The first definitive decision on the merits of the central issue before us was not handed down until 1970, Bethlehem Steel Corp. v. United States, 434 F.2d 1357, 193 Ct.Cl. 459 (1970). As Judge Davis wrote in that case, the issue of whether conversion of debentures would represent in part the payment of accrued interest was a “closely-balanced” one in which the taxpayer had “substantial grounds for its stance,” adding: “We do not find the choice readily foreordained or easy to come by. The scales continue to sway from side to side and do not promptly come to rest.” Id. at 1360. Since Columbia acted in good faith and could not reasonably have anticipated the position later taken by the Commissioner, there was no reason for it to file the consents in 1955 and 1956 against the possibility that its deduction of the interest might be disallowed.
Treas.Reg. § 1.108(a)-(2), promulgated pursuant to § 108, provides:
“In special eases, however, where the taxpayer establishes to the satisfaction of the Commissioner reasonable cause for failure to file the necessary consent with his original return, he may file the consent with an amended return or claim for credit or refund.

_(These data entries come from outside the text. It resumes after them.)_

### config.mk
export PLATFORM = sky130hd
export DESIGN_NAME = planar_runlength_row_decoder
export DESIGN_NICKNAME = d
export VERILOG_FILES = /design/src/rtl/rprd_pkg.sv /design/src/rtl/planar_runlength_row_decoder.sv /design/src/rtl/rprd_queue.sv /design/src/rtl/rprd_front.sv /design/src/rtl/rprd_back.sv
export SDC_FILE = /design/constraint.sdc
export NUM_CORES = 1
export LEC_CHECK = 0
export BUFFER_PORTS_ARGS = -buffer_cell sky130_fd_sc_hd__buf_2
export CORE_ASPECT_RATIO = 0.75
export CORE_UTILIZATION = 66
export CTS_CLUSTER_DIAMETER = 80
export DETAILED_ROUTE_END_ITERATION = 12
export HOLD_SLACK_MARGIN = 0.1
export PLACE_DENSITY = 0.85
export REMOVE_ABC_BUFFERS = 1
export SYNTH_ARGS = -nofsm -noshare
export SYNTH_HDL_FRONTEND = slang
export SYNTH_HIERARCHICAL = 1
export SYNTH_SLANG_ARGS = --single-unit
### constraint.sdc
create_clock -name clk -period 13.3 [get_ports clk]
set_input_delay 2.66 -clock clk [delete_from_list [all_inputs] [get_ports clk]]
set_output_delay 2.66 -clock clk [all_outputs]
set_load 0.005 [all_outputs]
### src/rtl/rprd_pkg.sv
// ----------------------------------------------------------------------------
// rprd_pkg
// Shared types and constants of the planar run-length row decoder.
// ----------------------------------------------------------------------------
`default_nettype none

package rprd_pkg;

	// Field widths.
	localparam int BYTE_W     = 8;
	localparam int COUNT_W    = 3;
	localparam int PLANE_W    = 3;
	localparam int ROW_W      = 10;
	localparam int COL_W      = 8;
	localparam int RUN_W      = 8;
	localparam int CFG_RB_W   = 8;
	localparam int CFG_PL_W   = 4;
	localparam int CFG_RC_W   = 11;
	localparam int CFG_DATA_W = 11;
	localparam int CFG_IDX_W  = 2;

	// Bytes delivered per result.
	localparam int LANES = 4;

	// Register limits and reset values.
	localparam int MAX_PLANES      = 8;
	localparam int MAX_ROWS        = 1024;
	localparam int ROW_BYTES_RST   = 40;
	localparam int PLANE_COUNT_RST = 5;
	localparam int ROW_COUNT_RST   = 256;

	// Header byte codes.
	localparam int HDR_NOP  = 128;
	localparam int REP_BASE = 257;

	// Register indexes.
	localparam logic [CFG_IDX_W-1:0] REG_ROW_BYTES   = 2'd0;
	localparam logic [CFG_IDX_W-1:0] REG_PLANE_COUNT = 2'd1;
	localparam logic [CFG_IDX_W-1:0] REG_ROW_COUNT   = 2'd2;

	// Queue between decoder front and result back end.
	localparam int QDEPTH = 4;
	localparam int QPTR_W = 2;
	localparam int QCNT_W = 3;

	typedef enum logic [1:0] {
		PH_HEADER,
		PH_LITERAL,
		PH_REPEAT,
		PH_SKIP
	} phase_t;

	// Clamped register values as the decoder uses them.
	typedef struct packed {
		logic [CFG_RB_W-1:0] row_bytes;
		logic [CFG_PL_W-1:0] planes;
		logic [CFG_RC_W-1:0] rows;
	} cfg_eff_t;

	// One placed run: n copies of value starting at col.
	typedef struct packed {
		logic [BYTE_W-1:0]  value;
		logic [RUN_W-1:0]   n;
		logic [COL_W-1:0]   col;
		logic [PLANE_W-1:0] plane;
		logic [ROW_W-1:0]   row;
		logic               row_end;
		logic               overrun;
		logic               done;
	} job_t;

	// Queue status seen by its two sides.
	typedef struct packed {
		logic full;
		logic valid;
	} q_stat_t;

endpackage

`default_nettype wire

### src/rtl/planar_runlength_row_decoder.sv
// ----------------------------------------------------------------------------
// planar_runlength_row_decoder
// Byte-run decoder for the body of a row-interleaved planar bitmap.
// ----------------------------------------------------------------------------
// Compressed body bytes enter one item at a time on the s_ side. A header
// below 128 starts a literal run, a header above 128 a repeat run, and a
// header of 128 is skipped. Decoded bytes leave on the m_ side, up to four
// per item, tagged with plane, row and column; m_tlast closes the results of
// one input byte and m_tuser carries the row end, overrun and image done
// flags. Bytes that would pass the end of a row are dropped and flagged.
// Header, skipped and post-image bytes give no result; a literal data byte
// gives one. A repeat run that places n bytes gives ceil(n/4) results, which
// the back end emits one per cycle while the receiver does not stall. A
// queue of four runs separates the decoder front from the back end, so the
// input stalls only once that queue fills. A result passes through the
// queue, the current-run register and the output register; when the
// receiver stalls, it holds in the output register and the queue backs up
// to the input. Reset restores the register defaults (40 bytes, 5 planes,
// 256 rows) and starts decoding at a header, as do defined register writes.
// ----------------------------------------------------------------------------
`default_nettype none

module planar_runlength_row_decoder (
	input  wire logic                              clk,
	input  wire logic                              arst_n,
	// Configuration write port.
	input  wire logic                              cfg_we,
	input  wire logic [rprd_pkg::CFG_IDX_W-1:0]    cfg_index,
	input  wire logic [rprd_pkg::CFG_DATA_W-1:0]   cfg_wdata,
	// Compressed input.
	input  wire logic                              s_tvalid,
	output logic                                   s_tready,
	input  wire logic [7:0]                        s_tdata,  // stream_byte
	// Decoded output.
	output logic                                   m_tvalid,
	input  wire logic                              m_tready,
	// byte_zero, byte_one, byte_two, byte_three, byte_count, plane_index,
	// row_index, column_index
	output logic [55:0]                            m_tdata,
	output logic                                   m_tlast,  // run_end
	output logic [2:0]                             m_tuser   // row_end, overrun, image_done
);
	import rprd_pkg::*;

	logic [CFG_RB_W-1:0] row_bytes_q;
	logic [CFG_PL_W-1:0] plane_count_q;
	logic [CFG_RC_W-1:0] row_count_q;
	logic                clear;
	cfg_eff_t            cfg;
	q_stat_t             q_stat;
	logic                push;
	logic                pop;
	job_t                push_job;
	job_t                pop_job;

	// Only writes to a defined register restart the decoder.
	assign clear = cfg_we && ((cfg_index == REG_ROW_BYTES) ||
		(cfg_index == REG_PLANE_COUNT) || (cfg_index == REG_ROW_COUNT));

	always_ff @(posedge clk or negedge arst_n) begin
		if (!arst_n) begin
			row_bytes_q   <= CFG_RB_W'(ROW_BYTES_RST);
			plane_count_q <= CFG_PL_W'(PLANE_COUNT_RST);
			row_count_q   <= CFG_RC_W'(ROW_COUNT_RST);
		end else if (cfg_we) begin
			unique case (cfg_index)
				REG_ROW_BYTES:   row_bytes_q   <= cfg_wdata[CFG_RB_W-1:0];
				REG_PLANE_COUNT: plane_count_q <= cfg_wdata[CFG_PL_W-1:0];
				REG_ROW_COUNT:   row_count_q   <= cfg_wdata[CFG_RC_W-1:0];
				default: begin
				end
			endcase
		end
	end

	// Out-of-range register values are clamped into the supported range.
	always_comb begin
		cfg.row_bytes = (row_bytes_q == '0) ? CFG_RB_W'(1) : row_bytes_q;
		if (plane_count_q == '0) begin
			cfg.planes = CFG_PL_W'(1);
		end else if (plane_count_q > CFG_PL_W'(MAX_PLANES)) begin
			cfg.planes = CFG_PL_W'(MAX_PLANES);
		end else begin
			cfg.planes = plane_count_q;
		end
		if (row_count_q == '0) begin
			cfg.rows = CFG_RC_W'(1);
		end else if (row_count_q > CFG_RC_W'(MAX_ROWS)) begin
			cfg.rows = CFG_RC_W'(MAX_ROWS);
		end else begin
			cfg.rows = row_count_q;
		end
	end

	rprd_front u_front (
		.clk      (clk),
		.arst_n   (arst_n),
		.clear    (clear),
		.cfg      (cfg),
		.s_tvalid (s_tvalid),
		.s_tready (s_tready),
		.s_tdata  (s_tdata),
		.q_stat   (q_stat),
		.push     (push),
		.push_job (push_job)
	);

	rprd_queue u_queue (
		.clk      (clk),
		.arst_n   (arst_n),
		.push     (push),
		.push_job (push_job),
		.pop      (pop),
		.pop_job  (pop_job),
		.stat     (q_stat)
	);

	rprd_back u_back (
		.clk      (clk),
		.arst_n   (arst_n),
		.q_stat   (q_stat),
		.pop_job  (pop_job),
		.pop      (pop),
		.m_tvalid (m_tvalid),
		.m_tready (m_tready),
		.m_tdata  (m_tdata),
		.m_tlast  (m_tlast),
		.m_tuser  (m_tuser)
	);

endmodule

`default_nettype wire

### src/rtl/rprd_queue.sv
// ----------------------------------------------------------------------------
// rprd_queue
// Small first-in first-out queue of decoded runs.
// ----------------------------------------------------------------------------
`default_nettype none

module rprd_queue (
	input  wire logic            clk,
	input  wire logic            arst_n,
	input  wire logic            push,
	input  wire rprd_pkg::job_t  push_job,
	input  wire logic            pop,
	output rprd_pkg::job_t       pop_job,
	output rprd_pkg::q_stat_t    stat
);
	import rprd_pkg::*;

	job_t              mem_q [QDEPTH];
	logic [QPTR_W-1:0] wr_ptr_q;
	logic [QPTR_W-1:0] rd_ptr_q;
	logic [QCNT_W-1:0] count_q;
	logic              do_push;
	logic              do_pop;

	assign stat.full  = (count_q == QCNT_W'(QDEPTH));
	assign stat.valid = (count_q != '0);
	assign do_push    = push && !stat.full;
	assign do_pop     = pop && stat.valid;
	assign pop_job    = mem_q[rd_ptr_q];

	always_ff @(posedge clk) begin
		if (do_push) begin
			mem_q[wr_ptr_q] <= push_job;
		end
	end

	always_ff @(posedge clk or negedge arst_n) begin
		if (!arst_n) begin
			wr_ptr_q <= '0;
			rd_ptr_q <= '0;
			count_q  <= '0;
		end else begin
			if (do_push) begin
				wr_ptr_q <= wr_ptr_q + 1'b1;
			end
			if (do_pop) begin
				rd_ptr_q <= rd_ptr_q + 1'b1;
			end
			if (do_push && !do_pop) begin
				count_q <= count_q + 1'b1;
			end else if (do_pop && !do_push) begin
				count_q <= count_q - 1'b1;
			end
		end
	end

endmodule

`default_nettype wire

### src/rtl/rprd_front.sv
// ----------------------------------------------------------------------------
// rprd_front
// Accepts compressed bytes, tracks header and run phases and places each
// data byte or repeat run into the row, plane and column grid.
// ----------------------------------------------------------------------------
`default_nettype none

module rprd_front (
	input  wire logic                          clk,
	input  wire logic                          arst_n,
	input  wire logic                          clear,
	input  wire rprd_pkg::cfg_eff_t            cfg,
	input  wire logic                          s_tvalid,
	output logic                               s_tready,
	input  wire logic [rprd_pkg::BYTE_W-1:0]   s_tdata,
	input  wire rprd_pkg::q_stat_t             q_stat,
	output logic                               push,
	output rprd_pkg::job_t                     push_job
);
	import rprd_pkg::*;

	phase_t             phase_q, phase_d;
	logic [RUN_W-1:0]   remaining_q, remaining_d;
	logic [COL_W-1:0]   column_q, column_d;
	logic [PLANE_W-1:0] plane_q, plane_d;
	logic [ROW_W-1:0]   row_q, row_d;
	logic               finished_q, finished_d;

	logic               step;
	logic [BYTE_W-1:0]  v;
	logic [RUN_W-1:0]   rem_dec;
	logic [COL_W:0]     col_next;
	logic               lit_end;
	logic [COL_W-1:0]   space;
	logic               rep_ovr;
	logic               rep_end;
	logic [RUN_W-1:0]   rep_n;
	logic [CFG_PL_W-1:0] plane_inc;
	logic [CFG_RC_W-1:0] row_inc;
	logic               wrap;
	logic               adv_done;

	assign v = s_tdata;

	// Data phases need a queue slot; header and skipped bytes do not.
	assign s_tready = finished_q || !q_stat.full ||
		(phase_q == PH_HEADER) || (phase_q == PH_SKIP);
	assign step = s_tvalid && s_tready && !finished_q;

	assign rem_dec  = remaining_q - 1'b1;
	assign col_next = {1'b0, column_q} + 1'b1;
	assign lit_end  = (col_next >= {1'b0, cfg.row_bytes});

	// The column always stays below the row length, so space is at least one.
	assign space   = cfg.row_bytes - column_q;
	assign rep_ovr = (remaining_q > space);
	assign rep_end = (remaining_q >= space);
	assign rep_n   = rep_ovr ? space : remaining_q;

	assign plane_inc = {1'b0, plane_q} + 1'b1;
	assign row_inc   = {1'b0, row_q} + 1'b1;
	assign wrap      = (plane_inc >= cfg.planes);
	assign adv_done  = wrap && (row_inc >= cfg.rows);

	// Next phase.
	always_comb begin
		phase_d = phase_q;
		unique case (phase_q)
			PH_HEADER: begin
				if (v < BYTE_W'(HDR_NOP)) begin
					phase_d = PH_LITERAL;
				end else if (v > BYTE_W'(HDR_NOP)) begin
					phase_d = PH_REPEAT;
				end
			end
			PH_LITERAL: begin
				if (lit_end) begin
					phase_d = (rem_dec != '0) ? PH_SKIP : PH_HEADER;
				end else if (rem_dec == '0) begin
					phase_d = PH_HEADER;
				end
			end
			PH_REPEAT: begin
				phase_d = PH_HEADER;
			end
			PH_SKIP: begin
				if (remaining_q <= RUN_W'(1)) begin
					phase_d = PH_HEADER;
				end
			end
			default: phase_d = PH_HEADER;
		endcase
	end

	// Counters and the run handed to the back end.
	always_comb begin
		push           = 1'b0;
		push_job.value = v;
		push_job.n     = RUN_W'(1);
		push_job.col   = column_q;
		push_job.plane = plane_q;
		push_job.row   = row_q;
		push_job.row_end = 1'b0;
		push_job.overrun = 1'b0;
		push_job.done    = 1'b0;
		remaining_d = remaining_q;
		column_d    = column_q;
		plane_d     = plane_q;
		row_d       = row_q;
		finished_d  = finished_q;
		unique case (phase_q)
			PH_HEADER: begin
				if (v < BYTE_W'(HDR_NOP)) begin
					remaining_d = v + 1'b1;
				end else if (v > BYTE_W'(HDR_NOP)) begin
					remaining_d = RUN_W'(9'(REP_BASE) - {1'b0, v});
				end
			end
			PH_LITERAL: begin
				push             = step;
				push_job.row_end = lit_end;
				push_job.overrun = lit_end && (rem_dec != '0);
				push_job.done    = lit_end && adv_done;
				remaining_d      = rem_dec;
				column_d         = lit_end ? '0 : col_next[COL_W-1:0];
				if (lit_end) begin
					plane_d    = wrap ? '0 : plane_inc[PLANE_W-1:0];
					row_d      = wrap ? row_inc[ROW_W-1:0] : row_q;
					finished_d = adv_done;
				end
			end
			PH_REPEAT: begin
				push             = step;
				push_job.n       = rep_n;
				push_job.row_end = rep_end;
				push_job.overrun = rep_ovr;
				push_job.done    = rep_end && adv_done;
				remaining_d      = '0;
				column_d         = rep_end ? '0 : column_q + rep_n;
				if (rep_end) begin
					plane_d    = wrap ? '0 : plane_inc[PLANE_W-1:0];
					row_d      = wrap ? row_inc[ROW_W-1:0] : row_q;
					finished_d = adv_done;
				end
			end
			PH_SKIP: begin
				remaining_d = (remaining_q != '0) ? rem_dec : '0;
			end
			default: begin
				remaining_d = remaining_q;
			end
		endcase
	end

	always_ff @(posedge clk or negedge arst_n) begin
		if (!arst_n) begin
			phase_q     <= PH_HEADER;
			remaining_q <= '0;
			column_q    <= '0;
			plane_q     <= '0;
			row_q       <= '0;
			finished_q  <= 1'b0;
		end else if (clear) begin
			phase_q     <= PH_HEADER;
			remaining_q <= '0;
			column_q    <= '0;
			plane_q     <= '0;
			row_q       <= '0;
			finished_q  <= 1'b0;
		end else if (step) begin
			phase_q     <= phase_d;
			remaining_q <= remaining_d;
			column_q    <= column_d;
			plane_q     <= plane_d;
			row_q       <= row_d;
			finished_q  <= finished_d;
		end
	end

endmodule

`default_nettype wire

### src/rtl/rprd_back.sv
// ----------------------------------------------------------------------------
// rprd_back
// Takes placed runs from the queue and emits them in groups of up to four
// bytes through a registered output stage.
// ----------------------------------------------------------------------------
`default_nettype none

module rprd_back (
	input  wire logic              clk,
	input  wire logic              arst_n,
	input  wire rprd_pkg::q_stat_t q_stat,
	input  wire rprd_pkg::job_t    pop_job,
	output logic                   pop,
	output logic                   m_tvalid,
	input  wire logic              m_tready,
	output logic [55:0]            m_tdata,
	output logic                   m_tlast,
	output logic [2:0]             m_tuser
);
	import rprd_pkg::*;

	job_t               cur_q;
	logic               busy_q;
	logic               out_valid_q;
	logic [55:0]        out_data_q;
	logic               out_last_q;
	logic [2:0]         out_user_q;

	logic               advance;
	logic               last;
	logic [COUNT_W-1:0] cnt;
	logic [BYTE_W-1:0]  lane_byte [LANES];

	assign last    = (cur_q.n <= RUN_W'(LANES));
	assign cnt     = last ? cur_q.n[COUNT_W-1:0] : COUNT_W'(LANES);
	assign advance = busy_q && (!out_valid_q || m_tready);
	assign pop     = q_stat.valid && (!busy_q || (advance && last));

	// Lanes past the count read as zero.
	always_comb begin
		for (int i = 0; i < LANES; i++) begin
			lane_byte[i] = (cnt > COUNT_W'(i)) ? cur_q.value : '0;
		end
	end

	always_ff @(posedge clk) begin
		if (pop) begin
			cur_q <= pop_job;
		end else if (advance) begin
			cur_q.n   <= cur_q.n - RUN_W'(cnt);
			cur_q.col <= cur_q.col + COL_W'(cnt);
		end
		if (advance) begin
			out_data_q <= {cur_q.col, cur_q.row, cur_q.plane, cnt,
				lane_byte[3], lane_byte[2], lane_byte[1], lane_byte[0]};
			out_last_q <= last;
			out_user_q <= {last && cur_q.done, last && cur_q.overrun,
				last && cur_q.row_end};
		end
	end

	always_ff @(posedge clk or negedge arst_n) begin
		if (!arst_n) begin
			busy_q      <= 1'b0;
			out_valid_q <= 1'b0;
		end else begin
			if (pop) begin
				busy_q <= 1'b1;
			end else if (advance && last) begin
				busy_q <= 1'b0;
			end
			if (advance) begin
				out_valid_q <= 1'b1;
			end else if (m_tready) begin
				out_valid_q <= 1'b0;
			end
		end
	end

	assign m_tvalid = out_valid_q;
	assign m_tdata  = out_data_q;
	assign m_tlast  = out_last_q;
	assign m_tuser  = out_user_q;

endmodule

`default_nettype wire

*1253Viewed in context, the taxpayer’s predicament clearly constituted a special case in which there obviously was “reasonable cause for failure to file the necessary consent with [its] original return.”
Although the Commissioner has discretion as to whether to allow late filing, his discretion is not absolute. In my view his refusal to accept the late filing in this case was arbitrary and unreasonable. See Kean v. Commissioner, 469 F.2d 1183 (9th Cir., filed Nov. 14,1972); Calavo, Inc. v. Commissioner, 304 F.2d 650 (9th Cir. 1962); Mamula v. Commissioner, 346 F.2d 1016 (9th Cir. 1965); The Welworth Realty Co., 40 B. T.A. 97 (1939), acquiesced in 1939-2 Cum.Bull. 39. In recently holding that the District Director abused his discretion in refusing under similar circumstances to allow a taxpayer an extension of time in which to file consents, the Ninth Circuit said:
“There was reasonable cause for Mur-dock MacPherson’s failure to file a timely consent. Murdock MacPherson was not a shareholder of record. He believed that whatever ownership interest he had in the shares did not necessitate his consent to Bowl’s election.' When the Internal Revenue Service disagreed with this position, the petitioners sought a judicial determination. Until the Tax Court issued its opinion, Murdock MacPherson did not know that his consent was required to consummate Bowl’s election under § 1371.
* * *
“The District Director abused his discretion by arbitrarily refusing to allow petitioners an extension of time in which to file their consent to Bowl’s Subchapter S election.” Kean v. Commissioner, supra 469 F.2d 1189.
The case of Denman Tire & Rubber Co. v. Commissioner, 192 F.2d 261 (6th Cir. 1951), relied upon by the Government, is clearly inapplicable for the reason that it predated the promulgation in 1953 of the above-quoted regulation authorizing the Commissioner to permit late filing of a consent upon a showing of “reasonable cause.”
Accordingly, I would reverse the district court’s decision to the extent that it upheld the Commissioner’s refusal to give effect to the late-filed consents.